# My dried gourds were ready for painting.



## Ruth n Jersey (Jul 25, 2017)

The last couple of weeks in New Jersey have been hot and muggy or raining. My gourds that I had drying from last fall were ready for paint so I thought I'd do them so they will be ready for my fall decorations. After I wash them in mild bleach and water to help get rid of any bacteria that may cause the gourd to rot I put them on a rack to dry next to our dehumidifier in the basement and turn them every once in awhile. A few do rot but most dry nicely. It does take months but I know they are dry when they inside rattle. I use craft paint and then spray them with a shiny finish. This time I tried a few with bronze craft paint.
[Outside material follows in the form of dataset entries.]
Context: an optimization exercise on an open-source flow, tuned for small area, a short achievable clock period and few clock cycles. The choices shown serve that exercise and are no tape-out recipe.
Where RTL was checked, it was by simulation tests only, not by an equivalence proof against the original.
Power figures rest on the tool's default switching activity, not on a simulated workload.

the baseline:
// top_arrhythmia
module top_arrhythmia #(parameter BITSIZE = 16) (
    input wire  clk,
    input wire  reset,
    input wire  [BITSIZE*10-1:0]   x,
    output wire [BITSIZE*6-1:0]    out_intermediate,
    output wire [BITSIZE*1-1:0] out_zvar,
    output wire [BITSIZE*1-1:0] out_zmean,
    output wire [BITSIZE*1-1:0] out_sampling,
    output wire [BITSIZE*6-1:0]    out_hidden_classifier,
    output wire [BITSIZE*2-1:0]    y,
    output wire done_flag_out
);
export LEC_CHECK = 0
export ABC_AREA = 1
export CAP_MARGIN = 20
export CORE_MARGIN = 2
export CORE_UTILIZATION = 50
export PLACE_DENSITY = 0.7
export SLEW_MARGIN = 20
create_clock -name core_clock -period 12.0 [get_ports {clk}]
standard.sh (not shown) runs the stock make flow with config.mk's settings and CLKGATE_MAP_FILE= SYNTH_SCRIPT=/design/flow/synth_recipe.tcl, a recipe that flattens the netlist after the stock synthesis.
==> flow/flow/run.sh <==
#!/bin/bash
# The standard layout (standard synthesis, floorplan, placement, CTS,
# routing) with two changes to how it is made; the SDC, the synthesis and
# every other step are the standard flow's own:
#  - ORFS's setup repair aims at a shorter period than the constraint's:
#    repair_timing gets a setup margin of flow/margin ns;
#  - the port buffers that buffer_ports inserts on every input and output
#    are sky130_fd_sc_hd__buf_2 (resized later as timing needs).
set -euo pipefail
export SETUP_SLACK_MARGIN=$(cat flow/margin)
export BUFFER_PORTS_ARGS="-buffer_cell sky130_fd_sc_hd__buf_2"
bash standard.sh > flow_standard.log 2>&1
==> flow/flow/margin <==
8.3
### the baseline -> the candidate
--- a/flow/design.v
+++ b/flow/design.v
@@ -9,13 +9,13 @@
     output wire [BITSIZE*6-1:0]    out_hidden_classifier,
     output wire [BITSIZE*2-1:0]    y,
     output wire done_flag_out
 );
     reg [5:0] tr;
     reg       done;
-    wire [24:0] osel = srcdec(tr);
+    reg [24:0] osel;
     function [24:0] srcdec(input [5:0] t);
         begin
             srcdec = 25'd0;
             case (t)
                 6'd0: srcdec[0] = 1'b1;
                 6'd1: srcdec[1] = 1'b1;
@@ -63,14 +63,14 @@
                 6'd45: srcdec[17] = 1'b1;
                 6'd46: srcdec[16] = 1'b1;
                 default: ;
             endcase
         end
     endfunction
-    wire preload, acc_en, ylast, zwe, h1we0, h1we1, h1we2, h3we0, h3we1, h3we2;
-    wire [7:0] bsel;    
+    reg preload, acc_en, ylast, zwe, h1we0, h1we1, h1we2, h3we0, h3we1, h3we2;
+    reg [7:0] bsel;    
     function [7:0] bdec(input [5:0] t);
         begin
             bdec = {t == 6'd43, t == 6'd42, t == 6'd41, t == 6'd40, t == 6'd32, t == 6'd22, t == 6'd12, t == 6'd2};
         end
     endfunction
     function [9:0] ctldec(input [5:0] t);
@@ -83,20 +83,24 @@
         end
     endfunction
     always @(posedge clk or posedge reset) begin
         if (reset) begin
             tr   <= 6'd1;
             done <= 1'b0;
+            osel <= srcdec(6'd1);
+            {preload, acc_en, ylast, zwe, h1we0, h1we1, h1we2, h3we0, h3we1, h3we2} <= ctldec(6'd1);
+            bsel <= bdec(6'd1);
         end else if (!done) begin
             tr   <= tr + 6'd1;
+            osel <= srcdec(tr + 6'd1);
+            {preload, acc_en, ylast, zwe, h1we0, h1we1, h1we2, h3we0, h3we1, h3we2} <= ctldec(tr + 6'd1);
+            bsel <= bdec(tr + 6'd1);
             if (tr == 6'd49) done <= 1'b1;
         end
     end
     assign done_flag_out = done;
-    assign {preload, acc_en, ylast, zwe, h1we0, h1we1, h1we2, h3we0, h3we1, h3we2} = ctldec(tr);
-    assign bsel = bdec(tr);
     reg [14:0] h1_0, h1_1, h1_2, h1_3, h1_4, h1_5;
     reg [14:0] h3_0, h3_1, h3_2, h3_3, h3_4, h3_5;
     reg [15:0] zmean_r, zvar_r;
     reg        zsign_r;
     reg [15:0] accA, accB;
     reg        accfA, accfB;
Notes after the runs:
Cell type of the slowest stage on the worst timing path = sky130_fd_sc_hd__dfxtp_1: the candidate; cell type of the slowest stage on the worst timing path = sky130_fd_sc_hd__nor2_1: the baseline
Compared with the baseline, the candidate ends up with more cell area.
Lower total power among the candidate and the baseline: the candidate
Summary of the candidate over the baseline: global-route usage rose 0.17 points, fraction of area in registers increased 2.0 points.
| proportion of power drawn by combinational gates | the candidate vs the baseline | 3.0 points lower |
Summary of the candidate over the baseline: fraction of the core area covered by cells at the end of the flow shows no meaningful change, total routed wirelength shows an increase of 0.70%.
Testbench counts of the candidate, summed over its fixed seeds: cycles 60,000.
The RTL of the baseline was laid out without a check of its function.

Setup of 09-05:
top_arrhythmia, a different RTL version from the one above (not shown whole).
For scale: about 490 flip-flops, ~440 I/O pins, roughly 34,000 µm² of cells after synthesis.
==> flow/config.mk <==
export PLATFORM = sky130hd
export DESIGN_NAME = top_arrhythmia
export DESIGN_NICKNAME = top_arrhythmia
export VERILOG_FILES = /design/flow/design.v
export SDC_FILE = /design/flow/constraint.sdc
export NUM_CORES = 4
export LEC_CHECK = 0
export ABC_CLOCK_PERIOD_IN_PS = 3000
export CAP_MARGIN = 20
export CORE_MARGIN = 2
export CORE_UTILIZATION = 40
export PLACE_DENSITY = 0.6
export SLEW_MARGIN = 20
==> flow/constraint.sdc <==
create_clock -name core_clock -period 12.0 [get_ports {clk}]
set_input_delay 2.4000 -clock core_clock [delete_from_list [all_inputs] [get_ports {clk}]]
set_output_delay 2.4000 -clock core_clock [all_outputs]
set_load 0.01 [all_outputs]
==> flow/flow/run.sh <==
#!/bin/bash
# The standard layout (standard synthesis, floorplan, placement, CTS,
# routing), with ORFS's setup repair aiming at a shorter period than the
# constraint's: repair_timing gets a setup margin of MARGIN ns. The SDC,
# the synthesis and every other step are the standard flow's own.
set -euo pipefail
export SETUP_SLACK_MARGIN=$(cat flow/margin)
bash standard.sh > flow_standard.log 2>&1
==> flow/flow/margin <==
8.7
Here is what was changed in the inputs of 11-25 compared with 09-05.
--- a/flow/design.v
+++ b/flow/design.v
@@ -282,33 +282,40 @@
             6'd42: begin biasB = 16'h019d; biasB_s = 1'b0; end
             6'd43: begin biasB = 16'hfb0d; biasB_s = 1'b1; end
             default: begin biasB = 16'h0000; biasB_s = 1'b0; end
         endcase
     end
     sat_acc accuA (.acc(accA), .accf(accfA), .q(qA), .qc(qcA), .v(vA), .s(sA), .mag(mA), .relu(rA));
     sat_acc accuB (.acc(accB), .accf(accfB), .q(qB), .qc(qcB), .v(vB), .s(sB), .mag(mB), .relu(rB));
     always @(posedge clk) begin
-        if (acc_en) begin
-            accA  <= preload ? biasA : ylast ? {sA, mA} : vA;
-            accB  <= preload ? biasB : ylast ? {sB, mB} : vB;
-            accfA <= preload ? biasA_s : sA;
-            accfB <= preload ? biasB_s : sB;
+        if (reset) begin
+            accA <= 16'h0000; accB <= 16'h0000; accfA <= 1'b0; accfB <= 1'b0;
+            zmean_r <= 16'h0000; zvar_r <= 16'h0000; zsign_r <= 1'b0;
+            h1_0 <= 15'd0; h1_1 <= 15'd0; h1_2 <= 15'd0; h1_3 <= 15'd0; h1_4 <= 15'd0; h1_5 <= 15'd0;
+            h3_0 <= 15'd0; h3_1 <= 15'd0; h3_2 <= 15'd0; h3_3 <= 15'd0; h3_4 <= 15'd0; h3_5 <= 15'd0;
+        end else begin
+            if (acc_en) begin
+                accA  <= preload ? biasA : ylast ? {sA, mA} : vA;
+                accB  <= preload ? biasB : ylast ? {sB, mB} : vB;
+                accfA <= preload ? biasA_s : sA;
+                accfB <= preload ? biasB_s : sB;
+            end
+            if (h1we0) begin h1_0 <= rA; h1_1 <= rB; end
+            if (h1we1) begin h1_2 <= rA; h1_3 <= rB; end
+            if (h1we2) begin h1_4 <= rA; h1_5 <= rB; end
+            if (zwe) begin
+                zmean_r <= {sA, mA};
+                zsign_r <= vA[15];
+                zvar_r  <= {sB, mB};
+            end
+            if (h3we0) begin h3_5 <= rA; h3_4 <= rB; end
+            if (h3we1) begin h3_3 <= rA; h3_2 <= rB; end
+            if (h3we2) begin h3_1 <= rA; h3_0 <= rB; end
         end
-        if (h1we0) begin h1_0 <= rA; h1_1 <= rB; end
-        if (h1we1) begin h1_2 <= rA; h1_3 <= rB; end
-        if (h1we2) begin h1_4 <= rA; h1_5 <= rB; end
-        if (zwe) begin
-            zmean_r <= {sA, mA};
-            zsign_r <= vA[15];
-            zvar_r  <= {sB, mB};
-        end
-        if (h3we0) begin h3_5 <= rA; h3_4 <= rB; end
-        if (h3we1) begin h3_3 <= rA; h3_2 <= rB; end
-        if (h3we2) begin h3_1 <= rA; h3_0 <= rB; end
     end
     assign out_intermediate = {1'b0, h1_5, 1'b0, h1_4, 1'b0, h1_3, 1'b0, h1_2, 1'b0, h1_1, 1'b0, h1_0};
     assign out_hidden_classifier = {1'b0, h3_5, 1'b0, h3_4, 1'b0, h3_3, 1'b0, h3_2, 1'b0, h3_1, 1'b0, h3_0};
     assign out_zmean = zmean_r;
     assign out_zvar = zvar_r;
     assign out_sampling = {zsign_r, zmean_r[14:0]};
     assign y = {accA, accB};
 endmodule
Findings:
Measured against each other, 11-25 and 09-05 differ in y dimension of the die, the higher figure coming from 11-25. Compared with 09-05, 11-25 has extra setup slack. Taking 11-25 over 09-05, the number of clock buffer instances in the layout ratio works out to 1.06. In the tables for 11-25 and 09-05, initial core utilization reads lower with 11-25. Delta (11-25 minus 09-05): post-synthesis instance area went up about 0.8%, post-CTS resize count went up 32%, area overhead of the layout relative to synthesis went up 6.0 points. When 11-25 is measured against 09-05, its clock group total power turns out about 3% higher. 09-05 vs 11-25, most common cell after layout, fill and taps aside: a22oi_1 vs buf_4. Between 11-25 and 09-05, the difference in number of primary I/O pins is negligible. [diff] total half-perimeter wirelength after legalization and detailed placement, 11-25 relative to 09-05: regression.
Testbench counts of 11-25, summed over its fixed seeds: cycles 61,200.
The RTL of 09-05 was laid out without a check of its function.

-- what the ideal ports hide --
How much do the figures lean on ideal ports? The routed layouts below were timed once more, with nothing changed but the port constraints. Step 1: set_driving_cell puts a clkbuf_16 on clk and a buf_2 on each other input, an assumption about the parent block. Step 2 also shifts input and output timing later by t, the mid clock arrival at the registers, as if the neighbouring blocks saw the same clock. Slacks: ideal / step 1 / step 2; pairs: ideal / step 1.
| run | t, ns | slack for setup (ns) | latest minus earliest clock arrival (ns) |
|---|---|---|---|
| the baseline | 0.671 | 8.263 / 8.221 / 7.624 | 0.065 / 0.065 |
| the candidate | 0.693 | 8.276 / 8.210 / 7.656 | 0.048 / 0.048 |
| 09-05 | 0.711 | 8.144 / 8.072 / 7.861 | 0.059 / 0.058 |
| 11-25 | 0.698 | 8.314 / 8.246 / 7.786 | 0.072 / 0.072 |
After both steps setup and hold are still met in every run listed. For the baseline, which loses most, drivers alone change the setup slack by -0.042 ns; drivers and shift together by -0.639 ns.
I didn't have to spray them because they already had a shine to them. I think they might look nice in a basket with some colorful dried leaves or berries.


----------



## Shalimar (Jul 25, 2017)

Beautiful!


----------



## SeaBreeze (Jul 25, 2017)

Beautiful Ruth, so neat that you're doing things like that, you're very talented in so many areas!   Just looking at your first photo make me yearn even more for fall. :sentimental:


----------



## Katybug (Jul 25, 2017)

You did a beautiful job!  Thanks for sharing.


----------



## terry123 (Jul 27, 2017)

They are beautiful Ruth.  Looks like a lot of work but I know you enjoy it!!!


----------



## RadishRose (Jul 27, 2017)

So beautiful. The ones you said were bronze are coming through on my monitor as bright, shiny copper- so lovely!


----------



## dearimee (Aug 1, 2017)

I remember doing that back in 3rd grade! It's so fun. In fact, I still love to paint after all these years. We did designs back then, but don't know what's today's thing is. What you have with the copper paint is striking. What will you do with them? Sorry, I didn't read everything.


----------



## Ruthanne (Aug 19, 2017)

You are so talented Ruth.  I love the gourds.  I would like to do that but have nowhere to display them.  Shux...:sentimental:


----------